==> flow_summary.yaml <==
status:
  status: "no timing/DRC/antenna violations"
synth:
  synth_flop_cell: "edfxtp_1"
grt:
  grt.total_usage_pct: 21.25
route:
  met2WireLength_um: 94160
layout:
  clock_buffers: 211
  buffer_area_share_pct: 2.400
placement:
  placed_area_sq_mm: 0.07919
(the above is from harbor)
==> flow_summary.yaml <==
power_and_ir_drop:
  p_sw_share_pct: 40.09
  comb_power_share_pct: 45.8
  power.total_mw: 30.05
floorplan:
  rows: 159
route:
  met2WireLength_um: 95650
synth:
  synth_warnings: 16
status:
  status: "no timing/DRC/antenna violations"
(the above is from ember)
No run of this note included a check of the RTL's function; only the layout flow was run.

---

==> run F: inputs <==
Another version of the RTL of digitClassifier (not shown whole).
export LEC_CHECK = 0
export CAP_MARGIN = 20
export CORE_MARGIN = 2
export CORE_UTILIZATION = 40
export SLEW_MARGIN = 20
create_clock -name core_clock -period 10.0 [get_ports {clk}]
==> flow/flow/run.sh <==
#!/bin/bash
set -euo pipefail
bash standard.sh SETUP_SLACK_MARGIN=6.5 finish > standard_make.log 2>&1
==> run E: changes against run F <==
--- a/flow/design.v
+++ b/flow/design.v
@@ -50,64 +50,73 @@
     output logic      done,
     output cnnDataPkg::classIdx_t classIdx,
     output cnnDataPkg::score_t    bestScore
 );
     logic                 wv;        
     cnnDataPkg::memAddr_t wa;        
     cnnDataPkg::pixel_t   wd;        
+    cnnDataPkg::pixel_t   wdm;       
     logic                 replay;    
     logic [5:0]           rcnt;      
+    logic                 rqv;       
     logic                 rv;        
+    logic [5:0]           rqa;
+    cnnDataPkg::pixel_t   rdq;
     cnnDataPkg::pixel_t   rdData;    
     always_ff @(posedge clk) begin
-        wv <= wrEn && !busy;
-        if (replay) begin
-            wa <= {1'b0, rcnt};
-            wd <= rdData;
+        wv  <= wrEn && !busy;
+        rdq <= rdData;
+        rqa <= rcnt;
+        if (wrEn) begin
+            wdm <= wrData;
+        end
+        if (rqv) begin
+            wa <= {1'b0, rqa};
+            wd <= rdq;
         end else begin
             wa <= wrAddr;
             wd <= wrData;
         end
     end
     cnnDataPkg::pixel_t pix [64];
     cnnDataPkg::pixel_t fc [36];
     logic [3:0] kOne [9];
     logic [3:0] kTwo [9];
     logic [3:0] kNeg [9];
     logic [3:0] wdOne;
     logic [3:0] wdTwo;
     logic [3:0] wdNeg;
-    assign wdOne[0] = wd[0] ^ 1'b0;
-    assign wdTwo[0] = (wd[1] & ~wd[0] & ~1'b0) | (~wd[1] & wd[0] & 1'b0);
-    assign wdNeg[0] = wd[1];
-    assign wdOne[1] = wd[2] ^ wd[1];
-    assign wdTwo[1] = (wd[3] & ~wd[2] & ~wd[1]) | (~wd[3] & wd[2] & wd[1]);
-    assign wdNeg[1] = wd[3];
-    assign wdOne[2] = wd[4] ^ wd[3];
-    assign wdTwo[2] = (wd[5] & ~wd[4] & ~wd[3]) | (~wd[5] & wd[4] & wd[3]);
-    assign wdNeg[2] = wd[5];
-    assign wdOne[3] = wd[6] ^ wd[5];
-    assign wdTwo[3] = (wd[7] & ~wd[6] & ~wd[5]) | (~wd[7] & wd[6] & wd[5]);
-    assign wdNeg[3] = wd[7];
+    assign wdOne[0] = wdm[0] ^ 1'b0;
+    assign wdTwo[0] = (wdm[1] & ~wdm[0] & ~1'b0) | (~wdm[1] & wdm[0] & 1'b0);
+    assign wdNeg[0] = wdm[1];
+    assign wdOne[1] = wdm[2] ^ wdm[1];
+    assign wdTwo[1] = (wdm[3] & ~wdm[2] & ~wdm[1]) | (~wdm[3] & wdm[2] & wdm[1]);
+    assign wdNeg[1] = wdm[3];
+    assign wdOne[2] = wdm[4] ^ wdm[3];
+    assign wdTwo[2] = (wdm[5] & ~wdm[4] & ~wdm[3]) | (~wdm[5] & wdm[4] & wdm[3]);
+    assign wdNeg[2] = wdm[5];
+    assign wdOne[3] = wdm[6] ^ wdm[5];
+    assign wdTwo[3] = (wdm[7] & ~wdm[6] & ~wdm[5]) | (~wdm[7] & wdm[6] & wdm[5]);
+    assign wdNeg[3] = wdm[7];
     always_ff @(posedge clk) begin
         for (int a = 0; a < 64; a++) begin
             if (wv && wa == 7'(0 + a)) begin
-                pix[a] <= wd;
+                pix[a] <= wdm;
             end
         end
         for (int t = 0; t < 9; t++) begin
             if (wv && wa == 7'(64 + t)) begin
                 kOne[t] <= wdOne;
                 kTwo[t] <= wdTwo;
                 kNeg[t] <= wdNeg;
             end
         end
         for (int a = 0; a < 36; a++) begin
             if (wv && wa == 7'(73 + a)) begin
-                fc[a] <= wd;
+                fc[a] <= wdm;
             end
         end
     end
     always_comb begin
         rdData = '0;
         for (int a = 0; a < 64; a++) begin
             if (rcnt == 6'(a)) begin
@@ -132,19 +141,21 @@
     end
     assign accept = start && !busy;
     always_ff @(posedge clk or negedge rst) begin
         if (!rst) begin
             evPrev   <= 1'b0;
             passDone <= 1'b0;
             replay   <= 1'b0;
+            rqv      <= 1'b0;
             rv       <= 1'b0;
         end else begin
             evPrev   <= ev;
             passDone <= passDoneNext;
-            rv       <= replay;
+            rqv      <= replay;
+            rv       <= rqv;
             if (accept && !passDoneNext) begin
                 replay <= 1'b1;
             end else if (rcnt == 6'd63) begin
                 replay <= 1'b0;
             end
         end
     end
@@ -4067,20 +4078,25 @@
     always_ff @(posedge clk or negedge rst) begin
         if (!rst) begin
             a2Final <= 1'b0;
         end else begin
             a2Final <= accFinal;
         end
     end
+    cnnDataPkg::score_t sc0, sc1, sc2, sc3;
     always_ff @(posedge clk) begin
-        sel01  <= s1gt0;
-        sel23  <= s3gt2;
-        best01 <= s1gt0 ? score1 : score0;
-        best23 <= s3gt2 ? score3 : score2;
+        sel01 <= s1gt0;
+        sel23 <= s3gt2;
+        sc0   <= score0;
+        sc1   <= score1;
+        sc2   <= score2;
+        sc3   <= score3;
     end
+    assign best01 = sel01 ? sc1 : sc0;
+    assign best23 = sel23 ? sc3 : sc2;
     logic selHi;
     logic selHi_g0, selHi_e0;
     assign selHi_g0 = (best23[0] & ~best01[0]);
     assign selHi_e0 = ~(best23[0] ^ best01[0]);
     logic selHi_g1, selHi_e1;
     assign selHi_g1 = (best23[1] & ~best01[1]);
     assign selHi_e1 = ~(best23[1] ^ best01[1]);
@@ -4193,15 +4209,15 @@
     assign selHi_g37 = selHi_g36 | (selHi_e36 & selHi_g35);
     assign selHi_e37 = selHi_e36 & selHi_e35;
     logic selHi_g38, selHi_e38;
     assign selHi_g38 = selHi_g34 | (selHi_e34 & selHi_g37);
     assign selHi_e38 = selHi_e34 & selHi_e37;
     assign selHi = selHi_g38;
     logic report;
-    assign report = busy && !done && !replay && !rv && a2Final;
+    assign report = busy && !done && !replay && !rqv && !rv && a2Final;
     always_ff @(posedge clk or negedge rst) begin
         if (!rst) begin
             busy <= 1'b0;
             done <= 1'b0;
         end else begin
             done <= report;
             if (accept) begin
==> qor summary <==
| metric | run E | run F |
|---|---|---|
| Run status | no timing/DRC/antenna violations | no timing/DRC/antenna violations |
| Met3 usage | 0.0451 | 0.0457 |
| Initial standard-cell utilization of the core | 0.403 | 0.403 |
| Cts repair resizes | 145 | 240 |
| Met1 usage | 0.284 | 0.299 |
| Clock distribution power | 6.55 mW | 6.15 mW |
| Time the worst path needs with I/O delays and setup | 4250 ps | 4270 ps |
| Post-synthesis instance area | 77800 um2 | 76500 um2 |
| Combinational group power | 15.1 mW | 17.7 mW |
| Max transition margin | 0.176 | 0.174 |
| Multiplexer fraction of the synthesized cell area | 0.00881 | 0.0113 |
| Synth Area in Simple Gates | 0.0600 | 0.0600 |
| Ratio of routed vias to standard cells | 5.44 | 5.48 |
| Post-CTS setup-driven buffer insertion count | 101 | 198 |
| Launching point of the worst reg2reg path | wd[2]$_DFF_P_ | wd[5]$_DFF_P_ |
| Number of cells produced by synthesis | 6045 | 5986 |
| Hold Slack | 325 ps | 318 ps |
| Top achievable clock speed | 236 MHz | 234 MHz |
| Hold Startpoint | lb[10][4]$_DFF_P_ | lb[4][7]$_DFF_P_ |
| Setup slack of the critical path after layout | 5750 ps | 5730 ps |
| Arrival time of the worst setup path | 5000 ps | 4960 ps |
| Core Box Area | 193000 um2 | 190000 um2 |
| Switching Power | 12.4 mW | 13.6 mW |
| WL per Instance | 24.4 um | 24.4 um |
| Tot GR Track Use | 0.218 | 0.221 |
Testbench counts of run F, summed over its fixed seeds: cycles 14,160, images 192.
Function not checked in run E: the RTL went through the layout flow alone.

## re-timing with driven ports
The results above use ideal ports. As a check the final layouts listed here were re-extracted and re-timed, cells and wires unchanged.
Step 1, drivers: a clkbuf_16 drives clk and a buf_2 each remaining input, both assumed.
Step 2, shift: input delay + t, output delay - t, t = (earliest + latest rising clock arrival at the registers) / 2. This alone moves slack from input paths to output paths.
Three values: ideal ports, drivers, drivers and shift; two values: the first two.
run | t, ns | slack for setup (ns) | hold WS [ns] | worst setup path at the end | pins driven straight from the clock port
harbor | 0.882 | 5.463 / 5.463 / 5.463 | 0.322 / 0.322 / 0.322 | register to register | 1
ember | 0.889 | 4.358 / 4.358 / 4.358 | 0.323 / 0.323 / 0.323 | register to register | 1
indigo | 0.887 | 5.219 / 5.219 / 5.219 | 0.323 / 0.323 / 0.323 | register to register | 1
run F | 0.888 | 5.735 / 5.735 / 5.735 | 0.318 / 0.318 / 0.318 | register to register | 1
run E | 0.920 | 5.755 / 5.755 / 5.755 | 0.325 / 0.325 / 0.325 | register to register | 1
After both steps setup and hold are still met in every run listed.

____________________

AIM OF THE EXERCISE. Give the exact lines, and only those, from the line containing "wdNeg[2] = wdm[5];" through the line containing "kTwo[t] <= wdTwo;" in the entries above.

YOUR SOLUTION.
+    assign wdNeg[2] = wdm[5];
+    assign wdOne[3] = wdm[6] ^ wdm[5];
+    assign wdTwo[3] = (wdm[7] & ~wdm[6] & ~wdm[5]) | (~wdm[7] & wdm[6] & wdm[5]);
+    assign wdNeg[3] = wdm[7];
     always_ff @(posedge clk) begin
         for (int a = 0; a < 64; a++) begin
             if (wv && wa == 7'(0 + a)) begin
-                pix[a] <= wd;
+                pix[a] <= wdm;
             end
         end
         for (int t = 0; t < 9; t++) begin
             if (wv && wa == 7'(64 + t)) begin
                 kOne[t] <= wdOne;
                 kTwo[t] <= wdTwo;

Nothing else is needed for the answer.